Problem details >>
Within the entries below, the lines from the one with "cell delay, ps" through the one with "after global placement,12310,64.07,1392" are to be set down exactly, both ends kept.

Records supplied >>
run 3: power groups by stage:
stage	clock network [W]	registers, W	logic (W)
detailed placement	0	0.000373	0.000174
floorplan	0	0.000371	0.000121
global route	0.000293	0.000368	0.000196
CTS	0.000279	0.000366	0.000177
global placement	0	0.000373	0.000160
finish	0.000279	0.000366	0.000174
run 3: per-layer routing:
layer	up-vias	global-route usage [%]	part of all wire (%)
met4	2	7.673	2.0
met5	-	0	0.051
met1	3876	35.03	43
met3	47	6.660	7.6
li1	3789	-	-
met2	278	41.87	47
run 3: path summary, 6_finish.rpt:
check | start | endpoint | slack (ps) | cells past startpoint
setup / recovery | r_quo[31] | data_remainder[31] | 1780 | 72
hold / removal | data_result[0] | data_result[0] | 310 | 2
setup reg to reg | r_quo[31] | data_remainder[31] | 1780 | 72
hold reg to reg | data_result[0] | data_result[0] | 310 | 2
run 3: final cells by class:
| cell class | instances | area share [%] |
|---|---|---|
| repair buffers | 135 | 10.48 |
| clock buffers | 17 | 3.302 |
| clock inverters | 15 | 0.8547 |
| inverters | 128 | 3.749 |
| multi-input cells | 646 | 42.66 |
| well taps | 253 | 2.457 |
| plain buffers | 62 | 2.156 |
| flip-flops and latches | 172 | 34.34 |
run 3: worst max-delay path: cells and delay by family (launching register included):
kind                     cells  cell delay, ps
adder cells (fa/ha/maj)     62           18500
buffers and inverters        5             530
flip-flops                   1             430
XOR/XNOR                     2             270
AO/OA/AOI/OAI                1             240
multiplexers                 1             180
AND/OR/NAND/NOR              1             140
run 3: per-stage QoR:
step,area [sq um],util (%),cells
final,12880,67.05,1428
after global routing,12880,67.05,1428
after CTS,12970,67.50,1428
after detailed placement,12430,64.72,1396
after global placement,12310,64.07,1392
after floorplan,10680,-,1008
File: src/rtl/inst_packer_if.sv
// Field-bundle handshake and instruction-memory write port of inst_packer.
// The loader drives the master side; the packer uses the slave side.
interface inst_packer_if #(
  parameter int fnLen    = 3,
  parameter int nameLen  = 3,
  parameter int indexLen = 8,
  parameter int addrLen  = 8
);
  localparam int instLen = fnLen + 6*nameLen + 6*indexLen;

  logic [fnLen-1:0]    fn;
  logic [nameLen-1:0]  dest0Name;
  logic [nameLen-1:0]  dest1Name;
  logic [nameLen-1:0]  dest2Name;
  logic [indexLen-1:0] dest0Index;
  logic [indexLen-1:0] dest1Index;
  logic [indexLen-1:0] dest2Index;
  logic [nameLen-1:0]  src0Name;
  logic [nameLen-1:0]  src1Name;
  logic [nameLen-1:0]  src2Name;
  logic [indexLen-1:0] src0Index;
  logic [indexLen-1:0] src1Index;
  logic [indexLen-1:0] src2Index;
  logic                in_v;
  logic                in_rdy;

  logic                mem_wr_en;
  logic [addrLen-1:0]  mem_wr_addr;
  logic [instLen-1:0]  mem_wr_data;
  logic                mem_wr_rdy;

  modport master (
    output fn,
    output dest0Name, dest1Name, dest2Name,
    output dest0Index, dest1Index, dest2Index,
    output src0Name, src1Name, src2Name,
    output src0Index, src1Index, src2Index,
    output in_v,
    input  in_rdy,
    input  mem_wr_en, mem_wr_addr, mem_wr_data,
    output mem_wr_rdy
  );

  modport slave (
    input  fn,
    input  dest0Name, dest1Name, dest2Name,
    input  dest0Index, dest1Index, dest2Index,
    input  src0Name, src1Name, src2Name,
    input  src0Index, src1Index, src2Index,
    input  in_v,
    output in_rdy,
    output mem_wr_en, mem_wr_addr, mem_wr_data,
    input  mem_wr_rdy
  );
endinterface
### src/rtl/mips_mdu.sv
// MIPS multiply/divide unit: iterative shift-add multiply and restoring divide
// over WIDTH cycles, with HI/LO result registers and MTHI/MTLO moves.
module mips_mdu #(
    parameter int unsigned WIDTH = 32
) (
    input  logic             clk,
    input  logic             reset,
    input  logic             start,
    input  logic [2:0]       op,
    input  logic [WIDTH-1:0] a,
    input  logic [WIDTH-1:0] b,
    output logic             busy,
    output logic             done,
    output logic [WIDTH-1:0] hi,
    output logic [WIDTH-1:0] lo
);

    localparam int unsigned CNT_W = $clog2(WIDTH + 1);
    localparam logic [WIDTH-1:0] MOST_NEG = {1'b1, {(WIDTH-1){1'b0}}};

    typedef enum logic [1:0] {
        ST_IDLE,
        ST_RUN,
        ST_FIN
    } state_e;

    typedef enum logic [2:0] {
        OP_MULT  = 3'd0,
        OP_MULTU = 3'd1,
        OP_DIV   = 3'd2,
        OP_DIVU  = 3'd3,
        OP_MTHI  = 3'd4,
        OP_MTLO  = 3'd5,
        OP_RSV6  = 3'd6,
        OP_RSV7  = 3'd7
    } op_e;

    state_e           state_q, state_d;
    logic [CNT_W-1:0] cnt_q, cnt_d;
    op_e              op_q, op_d;
    logic [WIDTH-1:0] a_q, a_d;
    logic [WIDTH-1:0] b_q, b_d;
    logic [WIDTH-1:0] mcand_q, mcand_d;
    logic [WIDTH-1:0] acc_q, acc_d;
    logic [WIDTH-1:0] mq_q, mq_d;
    logic [WIDTH-1:0] hi_q, hi_d;
    logic [WIDTH-1:0] lo_q, lo_d;

    op_e              op_in;
    logic             in_signed;
    logic [WIDTH-1:0] a_mag;
    logic [WIDTH-1:0] b_mag;

    logic             is_mul;
    logic [WIDTH-1:0] mul_addend;
    logic [WIDTH:0]   mul_sum;
    logic [WIDTH:0]   div_diff;
    logic [WIDTH-1:0] step_acc;
    logic [WIDTH-1:0] step_mq;
    logic [2*WIDTH-1:0] product;
    logic [2*WIDTH-1:0] product_fix;
    logic             mul_neg;
    logic             quo_neg;
    logic             rem_neg;
    logic [WIDTH-1:0] res_hi;
    logic [WIDTH-1:0] res_lo;

    // Operands are reduced to magnitudes at acceptance; signs are restored from a_q/b_q at the end.
    always_comb begin
        op_in     = op_e'(op);
        in_signed = (op_in == OP_MULT) || (op_in == OP_DIV);
        a_mag     = (in_signed && a[WIDTH-1]) ? -a : a;
        b_mag     = (in_signed && b[WIDTH-1]) ? -b : b;
    end

    always_comb begin
        is_mul     = (op_q == OP_MULT) || (op_q == OP_MULTU);
        mul_addend = mq_q[0] ? mcand_q : '0;
        mul_sum    = {1'b0, acc_q} + {1'b0, mul_addend};
        div_diff   = {acc_q, mq_q[WIDTH-1]} - {1'b0, mcand_q};
        step_acc   = acc_q;
        step_mq    = mq_q;

        if (is_mul) begin
            step_acc = mul_sum[WIDTH:1];
            step_mq  = {mul_sum[0], mq_q[WIDTH-1:1]};
        end else if (!div_diff[WIDTH]) begin
            step_acc = div_diff[WIDTH-1:0];
            step_mq  = {mq_q[WIDTH-2:0], 1'b1};
        end else begin
            step_acc = {acc_q[WIDTH-2:0], mq_q[WIDTH-1]};
            step_mq  = {mq_q[WIDTH-2:0], 1'b0};
        end

        product     = {step_acc, step_mq};
        mul_neg     = (op_q == OP_MULT) && (a_q[WIDTH-1] ^ b_q[WIDTH-1]);
        product_fix = mul_neg ? -product : product;
        quo_neg     = (op_q == OP_DIV) && (a_q[WIDTH-1] ^ b_q[WIDTH-1]);
        rem_neg     = (op_q == OP_DIV) && a_q[WIDTH-1];

        if (is_mul) begin
            res_hi = product_fix[2*WIDTH-1:WIDTH];
            res_lo = product_fix[WIDTH-1:0];
        end else if (b_q == '0) begin
            res_hi = a_q;
            res_lo = '1;
        end else if ((op_q == OP_DIV) && (a_q == MOST_NEG) && (b_q == '1)) begin
            res_hi = '0;
            res_lo = a_q;
        end else begin
            res_hi = rem_neg ? -step_acc : step_acc;
            res_lo = quo_neg ? -step_mq : step_mq;
        end
    end

    always_comb begin
        state_d = state_q;
        cnt_d   = cnt_q;
        op_d    = op_q;
        a_d     = a_q;
        b_d     = b_q;
        mcand_d = mcand_q;
        acc_d   = acc_q;
        mq_d    = mq_q;
        hi_d    = hi_q;
        lo_d    = lo_q;

        case (state_q)
            ST_IDLE: begin
                if (start) begin
                    case (op_in)
                        OP_MULT, OP_MULTU, OP_DIV, OP_DIVU: begin
                            op_d    = op_in;
                            a_d     = a;
                            b_d     = b;
                            acc_d   = '0;
                            cnt_d   = CNT_W'(WIDTH);
                            state_d = ST_RUN;
                            if ((op_in == OP_MULT) || (op_in == OP_MULTU)) begin
                                mcand_d = a_mag;
                                mq_d    = b_mag;
                            end else begin
                                mcand_d = b_mag;
                                mq_d    = a_mag;
                            end
                        end
                        OP_MTHI: hi_d = a;
                        OP_MTLO: lo_d = a;
                        default: ;
                    endcase
                end
            end
            ST_RUN: begin
                acc_d = step_acc;
                mq_d  = step_mq;
                cnt_d = cnt_q - CNT_W'(1);
                if (cnt_q == CNT_W'(1)) begin
                    hi_d    = res_hi;
                    lo_d    = res_lo;
                    state_d = ST_FIN;
                end
            end
            ST_FIN: begin
                state_d = ST_IDLE;
            end
            default: begin
                state_d = ST_IDLE;
            end
        endcase
    end

    always_ff @(posedge clk) begin
        if (reset) begin
            state_q <= ST_IDLE;
            cnt_q   <= '0;
            op_q    <= OP_MULT;
            a_q     <= '0;
            b_q     <= '0;
            mcand_q <= '0;
            acc_q   <= '0;
            mq_q    <= '0;
            hi_q    <= '0;
            lo_q    <= '0;
        end else begin
            state_q <= state_d;
            cnt_q   <= cnt_d;
            op_q    <= op_d;
            a_q     <= a_d;
            b_q     <= b_d;
            mcand_q <= mcand_d;
            acc_q   <= acc_d;
            mq_q    <= mq_d;
            hi_q    <= hi_d;
            lo_q    <= lo_d;
        end
    end

    assign busy = (state_q != ST_IDLE);
    assign done = (state_q == ST_FIN);
    assign hi   = hi_q;
    assign lo   = lo_q;

endmodule
### config.mk
export PLATFORM = sky130hd
export DESIGN_NAME = regfile_write_arbiter_flat
export DESIGN_NICKNAME = d
export VERILOG_FILES = /design/src/rtl/regfile_write_arbiter_pkg.sv /design/src/rtl/regfile_write_arbiter_if.sv /design/src/rtl/regfile_write_arbiter_rr_arbiter.sv /design/src/rtl/regfile_write_arbiter.sv /design/src/flat_wrapper.sv
export SDC_FILE = /design/constraint.sdc
export NUM_CORES = 1
export LEC_CHECK = 0
export BUFFER_PORTS_ARGS = -buffer_cell sky130_fd_sc_hd__buf_4
export CAP_MARGIN = 20
export CORE_MARGIN = 3
export CORE_UTILIZATION = 42
export DETAILED_ROUTE_END_ITERATION = 7
export MAX_ROUTING_LAYER = met4
export PLACE_DENSITY = 0.88
export SLEW_MARGIN = 20
export SYNTH_ARGS = -nofsm -noshare
export SYNTH_HDL_FRONTEND = slang
export SYNTH_SLANG_ARGS = --single-unit
### constraint.sdc
create_clock -name clk -period 1.64 [get_ports clk]
set_clock_uncertainty 0.2 [all_clocks]
set_input_delay 0.41 -clock clk [delete_from_list [all_inputs] [get_ports clk]]
set_output_delay 0.41 -clock clk [all_outputs]
set_load 0.01 [all_outputs]
### src/rtl/regfile_write_arbiter_pkg.sv
// Shared register-file definitions for the writeback arbiter.
// Optional feature macro used by this slice: REGARB_BYPASS_EN.
package regfile_pkg;

    localparam int REG_ADDR_W = 4;
    localparam int REG_DATA_W = 32;
    localparam int NUM_REGS   = 16;

    // One writeback request as seen by the register file.
    typedef struct packed {
        logic [REG_ADDR_W-1:0] addr;
        logic [REG_DATA_W-1:0] data;
    } wb_req_t;

    // Round-robin successor of index idx among n requesters.
    function automatic int rr_next(input int idx, input int n);
        return (idx + 1 >= n) ? 0 : idx + 1;
    endfunction

endpackage

### src/rtl/regfile_write_arbiter_if.sv
// Bus between the writeback requesters and the register-file write port.
// Handshake: a requester raises req_valid[i] with stable req_addr/req_data and
// keeps it raised; the write is accepted in the cycle where req_valid[i] and
// req_ready[i] are both 1, and appears on writeReg/writeData/regWrite one cycle later.
// With REGARB_BYPASS_EN defined the bus also carries the read-port forwarding signals.
interface regfile_write_arbiter_if #(
    parameter int NREQ   = 2,
    parameter int ADDR_W = regfile_pkg::REG_ADDR_W,
    parameter int DATA_W = regfile_pkg::REG_DATA_W
) ();
    import regfile_pkg::*;

    logic [NREQ-1:0]        req_valid;
    logic [NREQ-1:0]        req_ready;
    logic [NREQ*ADDR_W-1:0] req_addr;
    logic [NREQ*DATA_W-1:0] req_data;
    logic                   hold;
    logic [ADDR_W-1:0]      writeReg;
    logic [DATA_W-1:0]      writeData;
    logic                   regWrite;
`ifdef REGARB_BYPASS_EN
    logic [ADDR_W-1:0]      rd_addr1;
    logic [ADDR_W-1:0]      rd_addr2;
    logic                   fwd_hit1;
    logic                   fwd_hit2;
    logic [DATA_W-1:0]      fwd_data;

    modport master (
        output req_valid, req_addr, req_data, hold, rd_addr1, rd_addr2,
        input  req_ready, writeReg, writeData, regWrite, fwd_hit1, fwd_hit2, fwd_data
    );
    modport slave (
        input  req_valid, req_addr, req_data, hold, rd_addr1, rd_addr2,
        output req_ready, writeReg, writeData, regWrite, fwd_hit1, fwd_hit2, fwd_data
    );
`else
    modport master (
        output req_valid, req_addr, req_data, hold,
        input  req_ready, writeReg, writeData, regWrite
    );
    modport slave (
        input  req_valid, req_addr, req_data, hold,
        output req_ready, writeReg, writeData, regWrite
    );
`endif

endinterface

### src/rtl/regfile_write_arbiter_rr_arbiter.sv
// Combinational round-robin grant: first valid index at or after i_ptr,
// wrapping to the lowest valid index; nothing is granted while i_hold is set.
module rr_arbiter
    import regfile_pkg::*;
#(
    parameter  int NREQ  = 2,
    localparam int IDX_W = (NREQ > 1) ? $clog2(NREQ) : 1
) (
    input  logic [NREQ-1:0]  i_valid,
    input  logic [IDX_W-1:0] i_ptr,
    input  logic             i_hold,
    output logic [NREQ-1:0]  o_grant,
    output logic [IDX_W-1:0] o_idx,
    output logic             o_any
);

    logic             w_hi_found;
    logic             w_lo_found;
    logic [IDX_W-1:0] w_hi_idx;
    logic [IDX_W-1:0] w_lo_idx;

    // Split search: lowest valid index >= i_ptr wins, else lowest valid overall (wrap).
    always_comb begin
        w_hi_found = 1'b0;
        w_lo_found = 1'b0;
        w_hi_idx   = '0;
        w_lo_idx   = '0;
        for (int i = 0; i < NREQ; i++) begin
            if (i_valid[i]) begin
                if (!w_hi_found && (IDX_W'(i) >= i_ptr)) begin
                    w_hi_found = 1'b1;
                    w_hi_idx   = IDX_W'(i);
                end
                if (!w_lo_found) begin
                    w_lo_found = 1'b1;
                    w_lo_idx   = IDX_W'(i);
                end
            end
        end
    end

    // Final grant, one-hot on the selected index, suppressed by hold.
    always_comb begin
        o_any   = !i_hold && (w_hi_found || w_lo_found);
        o_idx   = w_hi_found ? w_hi_idx : w_lo_idx;
        o_grant = '0;
        for (int i = 0; i < NREQ; i++) begin
            o_grant[i] = o_any && (o_idx == IDX_W'(i));
        end
    end

endmodule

Output of the exercise >>
kind                     cells  cell delay, ps
adder cells (fa/ha/maj)     62           18500
buffers and inverters        5             530
flip-flops                   1             430
XOR/XNOR                     2             270
AO/OA/AOI/OAI                1             240
multiplexers                 1             180
AND/OR/NAND/NOR              1             140
run 3: per-stage QoR:
step,area [sq um],util (%),cells
final,12880,67.05,1428
after global routing,12880,67.05,1428
after CTS,12970,67.50,1428
after detailed placement,12430,64.72,1396
after global placement,12310,64.07,1392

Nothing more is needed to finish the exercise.